A su vez, expone el caso que afectó al Papa Benedicto XVI cuando asumió el papado, ocasión en que muchos denunciaron que tenía un pasado nazi, ya que había sido reclutado, como muchos jóvenes de entonces, para participar en la defensa antiaérea. Ratzinger nunca lo ocultó. Él siempre supo que esa parte de su pasado debía ser conocida.

“Ni los austriacos con Waldheim ni los católicos con Ratzinger siguieron la doctrina que hasta ahora se ha aplicado a sí mismo Juan Emilio Cheyre (con el consentimiento de los medios): guardar silencio, pensar que su pasado es cosa suya y que no merece ni la reflexión ni el escrutinio público”, precisa.

Peña expone que en el caso “Juan Emilio Cheyre (y de los medios que lo consienten) no es solo su actuación de hace cuarenta años (él podría alegar que no era más que un capitán que cumplía órdenes y repetía mentiras sin saberlo), sino su actitud de hoy ante su propia memoria. Una autoridad pública como él en cuyas manos se ha puesto, primero, el monopolio de la fuerza y, después, la pureza del sistema electoral, el procedimiento mediante el cual se forma la voluntad de todos, no puede actuar como si el acto del que participó (y cuyos detalles ha guardado por décadas) fuera un asunto entregado a su pura conciencia, un asunto entre él y Dios. Cosa distinta, ese tipo de actos, como lo muestran los ejemplos de Waldheim y Ratzinger, son de índole pública, puesto que en ellos se muestra, como en un resumen, el drama de la memoria colectiva”.

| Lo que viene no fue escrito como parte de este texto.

--- config.mk ---
export PLATFORM = sky130hd
export DESIGN_NAME = ex_muldiv_sequencer
export DESIGN_NICKNAME = d
export VERILOG_FILES = /design/src/rtl/ex_muldiv_sequencer.sv
export SDC_FILE = /design/constraint.sdc
export NUM_CORES = 1
export LEC_CHECK = 0
export ABC_AREA = 1
export BUFFER_PORTS_ARGS = -buffer_cell sky130_fd_sc_hd__buf_2
export CAP_MARGIN = 30
export CORE_AREA = 3 3 217 219
export CTS_CLUSTER_DIAMETER = 30
export DETAILED_ROUTE_END_ITERATION = 7
export DIE_AREA = 0 0 220 222
export SYNTH_ARGS = -nofsm -noshare
export SYNTH_HDL_FRONTEND = slang
export SYNTH_SLANG_ARGS = --single-unit
--- constraint.sdc ---
create_clock -name clk -period 10 [get_ports clk]
set_input_delay 2 -clock clk [delete_from_list [all_inputs] [get_ports clk]]
set_output_delay 2 -clock clk [all_outputs]
set_load 0.1 [all_outputs]
--- src/rtl/ex_muldiv_sequencer.sv ---
// Multi-cycle RV32M execute unit: radix-2 shift-add multiply and restoring divide,
// one iteration per cycle, with pipeline stall, flush abort and 1-cycle special cases.
module ex_muldiv_sequencer #(
  parameter int unsigned DATA_WIDTH = 32
) (
  input  logic                  clk,
  input  logic                  rst,
  input  logic                  EX_start_i,
  input  logic [2:0]            EX_funct3_i,
  input  logic [DATA_WIDTH-1:0] EX_operand1_i,
  input  logic [DATA_WIDTH-1:0] EX_operand2_i,
  input  logic                  EX_flush_i,
  output logic                  EX_stall_o,
  output logic [DATA_WIDTH-1:0] EX_muldiv_result_o,
  output logic                  EX_muldiv_done_o,
  output logic                  EX_busy_o
);

  localparam int unsigned DW    = DATA_WIDTH;
  localparam int unsigned CNT_W = 6;

  typedef enum logic [1:0] {IDLE, CALC, DONE} state_t;

  state_t            state, state_next;
  logic [CNT_W-1:0]  cnt;
  logic [2:0]        funct3;
  logic              sign1, sign2;
  logic [DW-1:0]     opnd;
  logic [2*DW-1:0]   acc;
  logic [DW-1:0]     result;

  logic              load, step, fin, spec;
  logic              op1_signed, op2_signed, neg1, neg2;
  logic [DW-1:0]     mag1, mag2;
  logic              is_div_in, div_zero, div_ovf;
  logic [DW-1:0]     special_result;
  logic [DW:0]       mul_sum;
  logic [2*DW-1:0]   mul_acc;
  logic [DW:0]       trial;
  logic [2*DW-1:0]   div_acc;
  logic [2*DW-1:0]   step_acc;
  logic [2*DW-1:0]   prod_c;
  logic [DW-1:0]     quo_c, rem_c;
  logic [DW-1:0]     final_result;

  // Operand capture: signedness decode, magnitudes and special-case detection
  always_comb begin
    op1_signed = (EX_funct3_i == 3'b001) || (EX_funct3_i == 3'b010) ||
                 (EX_funct3_i == 3'b100) || (EX_funct3_i == 3'b110);
    op2_signed = (EX_funct3_i == 3'b001) || (EX_funct3_i == 3'b100) ||
                 (EX_funct3_i == 3'b110);
    neg1       = op1_signed & EX_operand1_i[DW-1];
    neg2       = op2_signed & EX_operand2_i[DW-1];
    mag1       = neg1 ? (~EX_operand1_i + DW'(1)) : EX_operand1_i;
    mag2       = neg2 ? (~EX_operand2_i + DW'(1)) : EX_operand2_i;
    is_div_in  = EX_funct3_i[2];
    div_zero   = is_div_in && (EX_operand2_i == '0);
    div_ovf    = is_div_in && !EX_funct3_i[0] &&
                 (EX_operand1_i == {1'b1, {(DW-1){1'b0}}}) && (EX_operand2_i == '1);
    if (div_zero) special_result = EX_funct3_i[1] ? EX_operand1_i : '1;
    else          special_result = EX_funct3_i[1] ? '0 : EX_operand1_i;
  end

  // One iteration of each algorithm; acc holds {hi,lo} product or {rem,quo}
  always_comb begin
    mul_sum  = {1'b0, acc[2*DW-1:DW]} + {1'b0, (acc[0] ? opnd : DW'(0))};
    mul_acc  = {mul_sum, acc[DW-1:1]};
    trial    = {acc[2*DW-1:DW], acc[DW-1]};
    if (trial >= {1'b0, opnd}) begin
      div_acc = {DW'(trial - {1'b0, opnd}), acc[DW-2:0], 1'b1};
    end else begin
      div_acc = {trial[DW-1:0], acc[DW-2:0], 1'b0};
    end
    step_acc = funct3[2] ? div_acc : mul_acc;
  end

  // Sign correction and result select on the final iteration
  always_comb begin
    prod_c = (sign1 ^ sign2) ? (~mul_acc + (2*DW)'(1)) : mul_acc;
    quo_c  = (sign1 ^ sign2) ? (~div_acc[DW-1:0] + DW'(1)) : div_acc[DW-1:0];
    rem_c  = sign1 ? (~div_acc[2*DW-1:DW] + DW'(1)) : div_acc[2*DW-1:DW];
    case (funct3)
      3'b000:        final_result = prod_c[DW-1:0];
      3'b100, 3'b101: final_result = quo_c;
      3'b110, 3'b111: final_result = rem_c;
      default:       final_result = prod_c[2*DW-1:DW];
    endcase
  end

  always_ff @(posedge clk or posedge rst) begin
    if (rst) state <= IDLE;
    else     state <= state_next;
  end

  // Next state and control strobes
  always_comb begin
    state_next = state;
    load       = 1'b0;
    step       = 1'b0;
    fin        = 1'b0;
    spec       = 1'b0;
    case (state)
      IDLE: begin
        if (EX_start_i && !EX_flush_i) begin
          load = 1'b1;
          if (div_zero || div_ovf) begin
            spec       = 1'b1;
            state_next = DONE;
          end else begin
            state_next = CALC;
          end
        end
      end
      CALC: begin
        if (EX_flush_i) begin
          state_next = IDLE;
        end else begin
          step = 1'b1;
          if (cnt == CNT_W'(DW - 1)) begin
            fin        = 1'b1;
            state_next = DONE;
          end
        end
      end
      DONE:    state_next = IDLE;
      default: state_next = IDLE;
    endcase
  end

  always_ff @(posedge clk or posedge rst) begin
    if (rst) begin
      cnt    <= '0;
      funct3 <= '0;
      sign1  <= 1'b0;
      sign2  <= 1'b0;
      opnd   <= '0;
      acc    <= '0;
      result <= '0;
    end else begin
      if (load) begin
        cnt    <= '0;
        funct3 <= EX_funct3_i;
        sign1  <= neg1;
        sign2  <= neg2;
        opnd   <= is_div_in ? mag2 : mag1;
        acc    <= {DW'(0), (is_div_in ? mag1 : mag2)};
      end
      if (spec) result <= special_result;
      if (step) begin
        acc <= step_acc;
        cnt <= cnt + CNT_W'(1);
      end
      if (fin) result <= final_result;
    end
  end

  assign EX_stall_o         = EX_start_i & ~EX_flush_i & (state != DONE);
  assign EX_muldiv_done_o   = (state == DONE) & ~EX_flush_i;
  assign EX_busy_o          = (state != IDLE);
  assign EX_muldiv_result_o = result;

endmodule

# Word level (Yosys, flattened, before mapping)
# Index checks and enable logic that the tools add are counted.
# word_totals
reg_bits,141
# classes
add_sub_neg,8
order_cmp,1
n_eq_ne,16
mux,35
bitwise,12
n_reduce_logical,22
# ops
operator,count
2-to-1 mux 32 bit,12
2-to-1 mux 64 bit,5
"adder 32 x 1 -> 32 bit, second input constant",4
inverter 32 bit,4
case mux 32 bit (3 select lines),1
"adder 64 x 1 -> 64 bit, second input constant",1
"== test 32 bit, second input constant",2
inverter 64 bit,1
adder 32 x 32 -> 33 bit,1
greater-or-equal comparator 33 x 32 -> 1 bit,1
zero test 32 bit,1
subtractor 32 bit,1
"== test 3 bit, second input constant",6
2-to-1 mux 6 bit,2
2-to-1 mux 1 bit,10
2-to-1 mux 2 bit,4
"adder 6 x 1 -> 6 bit, second input constant",1
"== test 6 x 5 -> 1 bit, second input constant",1
logical OR 1 bit,6
nonzero test 2 bit,3
bitwise AND 1 bit,5
logical AND 1 bit,5
"inequality test 2 bit, second input constant",2
case mux 2 bit (2 select lines),1
12 further kinds,14

# Longest topological paths before layout
# logic_depth
ltp_word,10
depth_mapped,28
mapped_depth_nobuf,28

# Worst setup path after synthesis
# Ideal clock, no wire load.
# synth_timing
kind,input to output
start,input EX_start_i
end,output EX_stall_o
arrival_ps,3651
required_ps,8000
slack_ps,4349
stages,4
n_path_buf,0
cell_sequence,inv_1 nor2_1 inv_1 a21oi_1
# synth_between
elab_chain_cells,2
# synth_lines
item,line_no,source
"start, declared",8,"input logic EX_start_i,"
bitwise AND 1 bit (2 in a row),157,assign EX_stall_o = EX_start_i & ~EX_flush_i & (state != DONE);
"end, declared",13,"output logic EX_stall_o,"
# Every way passes these cells.

# Worst setup path after layout
# layout_timing
start,register opnd[18]
end,register result[8] (netlist: EX_muldiv_result_o[8])
# layout_between
elab_chain_cells,7
word_cells_on_any_way,10
# layout_lines
item,line_no,source
"start, declared",28,logic [DW-1:0] opnd;
"start signal, assigned",145,opnd <= is_div_in ? mag2 : mag1;
greater-or-equal comparator 33 x 32 -> 1 bit *,69,"if (trial >= {1'b0, opnd}) begin"
2-to-1 mux 64 bit *,69,
inverter 32 bit (on tied branches),"81, 80",
adder 32 x 1 -> 32 bit (on tied branches),"81, 80",
2-to-1 mux 32 bit (on tied branches),"81, 80",
case mux 32 bit (3 select lines) *,82,case (funct3)
2-to-1 mux 32 bit *,153,if (fin) result <= final_result;
"end signal, assigned",148,if (spec) result <= special_result;
"end signal, assigned",153,
"end, declared",30,logic [DW-1:0] result;
# Every way passes the cells marked *; elsewhere a longest branch is shown, timed or not.
# A chain may end at the register's enable or synchronous reset.

==> results.md <==
* Status: completed
* Final-report hold violation count at 0
* PortBufs at 105
* Initial antenna violation count at 4
* Vias at 22480
* TritonCTS Buffers at 17
* Floorplan core area at 45300 sq um
* Data required, critical path at 10.30 ns
* Tightest hold margin at 0.491 ns
* CTS Buffer Depth at 2
* Fillers at 5039
* Synth Flop Type: dfrtp_1
* P_sw at 4620 uW
* CP arrival at 5.41 ns
* R2r endpoint: EX_muldiv_result_o[8]
* Setup TNS at 0 ns
* R2r startpoint: opnd[18]
* Drt wl/cell at 24.6 um
* Area grow syn2layout at 8.66%
* Hold Crit Depth at 2
* Sequential area share after synthesis at 19.0%
* Setup violators final at 0
* Static leakage at 0.0104 uW
* Multi-input gate area at 12800 sq um
* Worst reg-to-reg path cell count at 18
* Post-synth EDFFs at 0
* Syn nets at 3364
* Critical path class: reg -> reg
* Most common cell after layout, fill and taps aside: nand2_1
* Yosys Warn Count at 0
* H-tree Lvls at 4
* Total global routing overflow at 0
* HP Start: EX_muldiv_result_o[0]
* Die X-Extent at 220 um
* Vias per inst at 5.81
* Largest net degree at the start of global routing at 93
* Pwr Density at 354 nW/um^2
* IR drop worst, VDD at 0.000218 V
* Number of diodes at 0
* Post-layout minimum cycle time at 5.11 ns
* GRT Overall Usage at 38.3%
* Design Area, Final at 20200 sq um
* Worst min path class: reg -> reg
* Post-placement cell area at 19600 sq um
* Postcts setup bufs at 0
* First drt pass iteration count at 6
* Internal at 2540 uW
* Clock insertion delay at the later pin of the skew report at 0.47 ns
* Crit-path max FO at 37
* Yosys cell types at 63
* DRC at 0
* Post-Syn Instances at 3220
* Most frequent cells in the layout: nand2_1 (913), inv_1 (458), nor2_1 (352), o21ai_0 (222), nand3_1 (218)
* Clock power share at 9.4%
* CP endpoint kind: register
* Switch share at 64.5%
* Antenna viol nets, final at 0
* Mapped Area at 18600 sq um
* Dpl hpwl at 77900 um
* Async S/R FF share, synth at 100%
* Post-Syn Area per Cell at 5.78 sq um
* Starting density of the core at 41.1%
* Routed WL at 95300 um
* F_max at 196 MHz
* CTS tree: yes
* Sink Count at 141
* Slew HR at 32.1%
* Pin slew with the least headroom to its limit at 1.02 ns
* Die area at 48800 sq um
* Final period util at 51.1%
* Fin. max-slew vios at 0
* First-pass GRT wire length at 138000 um
* Seq cells post-synth at 141
* I/O pin total at 106
* Clock slew seen by the registers of the worst setup and hold paths at 0.08 ns
* Violation count after the first detailed-route iteration at 2528
* CTS Root Cell: clkbuf_16
* Number of global-route vias before repair at 21058
* MaxCap Viol Count at 0
* Reg-to-reg slack, setup at 4.89 ns
* Post-CTS sizing at 0
* Hold Buf Count CTS at 0
* Hold Path Sink: EX_muldiv_result_o[0]
* Logic pwr share at 77.0%
* Seq pwr share at 13.7%
* RSZ-0062 raised after global routing: no
* Die height at 222 um
* CP Launch Type: register
* Final net count at 3401
* Share of layout cells above drive strength 1 at 8.78%
* Register Area at 3530 sq um
* GP Congestion at 1.07
* Worst Skew at 0.0153 ns
* Site Rows at 78
synth_stat cells (12+ instances only):
cell       instances  area share, %
a21oi_1          157            4.2
a31oi_1           17           0.57
clkbuf_1          91            1.8
dfrtp_1          141             19
ha_1              71            4.8
inv_1            461            9.3
inv_2             19           0.38
nand2_1          913             18
nand2_2           31            1.0
nand3_1          218            5.9
nand3_2           12           0.65
nand4_1           42            1.4
nor2_1           357            7.2
nor2_2            18           0.61
nor3_1            59            1.6
nor4_1            13           0.44
o2111ai_1         16           0.75
o211ai_1          36            1.5
o21ai_0          222            6.0
o221ai_1          21           0.99
o22ai_1           32            1.1
xnor2_1           24            1.1
xor2_1            99            4.7
power groups by stage:
| stage | Combinational, uW | Clock [uW] | Sequential (uW) |
|---|---|---|---|
| detailed placement | 5320 | 0 | 976 |
| global route | 5950 | 695 | 982 |
| CTS | 5350 | 672 | 966 |
| global placement | 5320 | 0 | 972 |
| floorplan | 3680 | 0 | 838 |
| finish | 5510 | 672 | 978 |
sequential cells by signal, summed over array words and instances (netlist names):
register	cells
EX_muldiv_result_o	32
sign1	1
cnt	6
funct3	3
state	2
acc	64
sign2	1
opnd	32
logic make-up (layout without fill, tap and decap cells):
logic type,after synthesis,after routing,share of synthesized area (%)
and+or+nand+nor,1716,1716,40.0
AOI/OAI and AO/OA,563,563,17.5
DFF,141,141,19.0
buffers and inverters,599,649,12.5
adders and majority gates,78,78,5.26
xor gates and xnor gates,123,123,5.79
layer usage:
metal  global-route usage (%)  vias up  routed length (um)
li1                         -    10507                   -
met1                     47.8    10584               38000
met2                     62.6     1130               43500
met3                     6.21      253                7470
met4                     21.3        6                6360
met5                        0        -                  47
metrics by stage:
stage / setup WS [ns] / power (uW) / utilization [%] / std cells
finish: 4.89 / 7160 / 44.6 / 3870
global route: 4.70 / 7630 / 44.6 / 3870
CTS: 5.06 / 6990 / 44.6 / 3869
detailed placement: 4.79 / 6290 / 43.3 / 3837
global placement: 4.77 / 6290 / 43.3 / 3837
floorplan: 4.22 / 4520 / - / 3220
critical path, cell delays in order, from the launching register on:
cell and delay, ns:
dfrtp_1 0.44, inv_1 0.18, ha_1 0.48, nand2_1 0.15, nor2_2 0.14, nand2_1 0.13, nor4_4 0.21, nand2_4 0.29
nand2_8 0.35, inv_2 0.22, ha_1 0.26, nor2_1 0.25, buf_4 0.24, inv_1 0.05, buf_4 0.19, o211ai_1 0.18
o311ai_0 0.21, o21ai_0 0.78, nand3_1 0.14
how the worst max path moves through the flow:
stage	start	endpoint	slack [ns]	cells after the start
detailed placement	EX_operand1_i[1]	EX_muldiv_result_o[13]	4.79	15
finish	opnd[18]	EX_muldiv_result_o[8]	4.89	18
floorplan	rst	EX_muldiv_result_o[0]	4.22	1
global placement	EX_funct3_i[1]	acc[22]	4.77	7
CTS	opnd[21]	EX_muldiv_result_o[8]	5.06	18
global route	opnd[21]	EX_muldiv_result_o[8]	4.70	18
layout make-up:
class / count / share of cell area, %
clock buffer: 18 / 2.17
clock inverter: 14 / 0.700
inverter: 484 / 9.01
multi-input combinational: 2480 / 63.2
sequential: 141 / 17.5
tap: 600 / 3.71
timing repair buffer: 133 / 3.74
Power figures use the tool's default switching activity.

Y añade que “la memoria de hechos como los que vivió Cheyre (la Corte Suprema declaró que los padres del niño que Cheyre puso en brazos de las monjas habían sido asesinados) no es privada, sino pública. Ella es indispensable no solo para evaluar la aptitud de quienes ejercen cargos públicos y saber cuán fieles serán a los valores y principios que deberán custodiar, sino que además es indispensable para reelaborar la memoria colectiva, la memoria de todos, que es la tarea que sigue pendiente en el espacio público en Chile”.

Además, propone la siguiente interrogante, respecto a que “¿acaso ese niño retenido en un regimiento, testigo del asesinato de sus padres y transformado en expósito con la colaboración de Cheyre -quien, no obstante, llegó a ser comandante en jefe y luego custodio del Servicio Electoral- no merece el discernimiento público?”.

Peña concluye afirmando que es probable que Cheyre racionalice ese recuerdo pensando que la entrega de ese niño habla bien de él y de su bondad, y que cuando calla da una muestra de modestia moral, “pero alguien debe decirle que no es así. El hecho del que participó ni es digno de estima ni su actitud encomiable ni su silencio aceptable ni su memoria algo que le pertenece solo a él”.